She handed me the frame, turned, and sat in the chair across from me. I was half-sitting, half-reclined on the couch looking into a book but not reading it. I was trying to remember the stories.
     “Wilhelm Busch,” I said; it just popped into my mind. I still didn’t remember the stories all that well, but I thought I was right in saying that the characters, the boys, had no reasons for what they did but there was “reason” in the stories: the amoral pranksters came to a bad end, baked into bread then ground up into feed for ducks, lamented by none.

“I don’t remember the picture being in the back hall either,” Roz said.
     “But you must have dusted it a hundred times,” I said.
     “That many?” There was an edge of sarcasm in her voice.

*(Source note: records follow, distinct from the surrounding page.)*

--- config.mk ---
export PLATFORM = sky130hd
export DESIGN_NAME = oram_host_seq
export DESIGN_NICKNAME = d
export VERILOG_FILES = /design/src/rtl/oram_host_seq.sv
export SDC_FILE = /design/constraint.sdc
export NUM_CORES = 1
export LEC_CHECK = 0
export BUFFER_PORTS_ARGS = -buffer_cell sky130_fd_sc_hd__buf_4
export CORE_MARGIN = 2
export CORE_UTILIZATION = 44
export CTS_BUF_LIST = sky130_fd_sc_hd__clkbuf_4
export CTS_CLUSTER_SIZE = 25
export DETAILED_ROUTE_END_ITERATION = 8
export PLACE_DENSITY = 0.65
export SLEW_MARGIN = 20
export SYNTH_ARGS = -nofsm -noshare
export SYNTH_HDL_FRONTEND = slang
export SYNTH_SLANG_ARGS = --single-unit
--- constraint.sdc ---
create_clock -name clk -period 3.3 [get_ports clk]
set_input_delay 0.825 -clock clk [delete_from_list [all_inputs] [get_ports clk]]
set_output_delay 0.825 -clock clk [all_outputs]
set_load 0.02 [all_outputs]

When I bought the picture at a book and junk shop in Marion - near where Roz saw her sign - I had found a place for it on the top of the two shelves over my computer desk. On the bottom shelf are books: the Bible, a Complete Works of Shakespeare, Roget’s; a hymnbook, several dictionaries, and Hodges’ Harbrace College Handbook (twentieth edition, not Hodge on Romans!). On the top are pictures: Roz at about twelve between her parents; Moira, Hannah, and me at seven, four, and eleven; a crude but very effective drawing of a bearded preacher on fire pocket Junot Diaz** had made for me on the back of a church bulletin; and a display of what pretended to be ancient Roman coins, trapped in a plastic cuboid. When I put the Bonnard among them, I rearranged the shelf so the family pictures were on the left, the coins were in the middle, and Alfredo’s fiery Pentecostal preacher and Bonnard’s quiet courtyard were on the right. I remember trying to picture the invisible courtyard: what it would look like if we could see it: cobble-stoned, a dry fountain. I tried to imagine what the summer air smelled like. It looked like summer to me.
     “I moved it when I saw the addition,” I said. “As I said, that was quite a while ago.”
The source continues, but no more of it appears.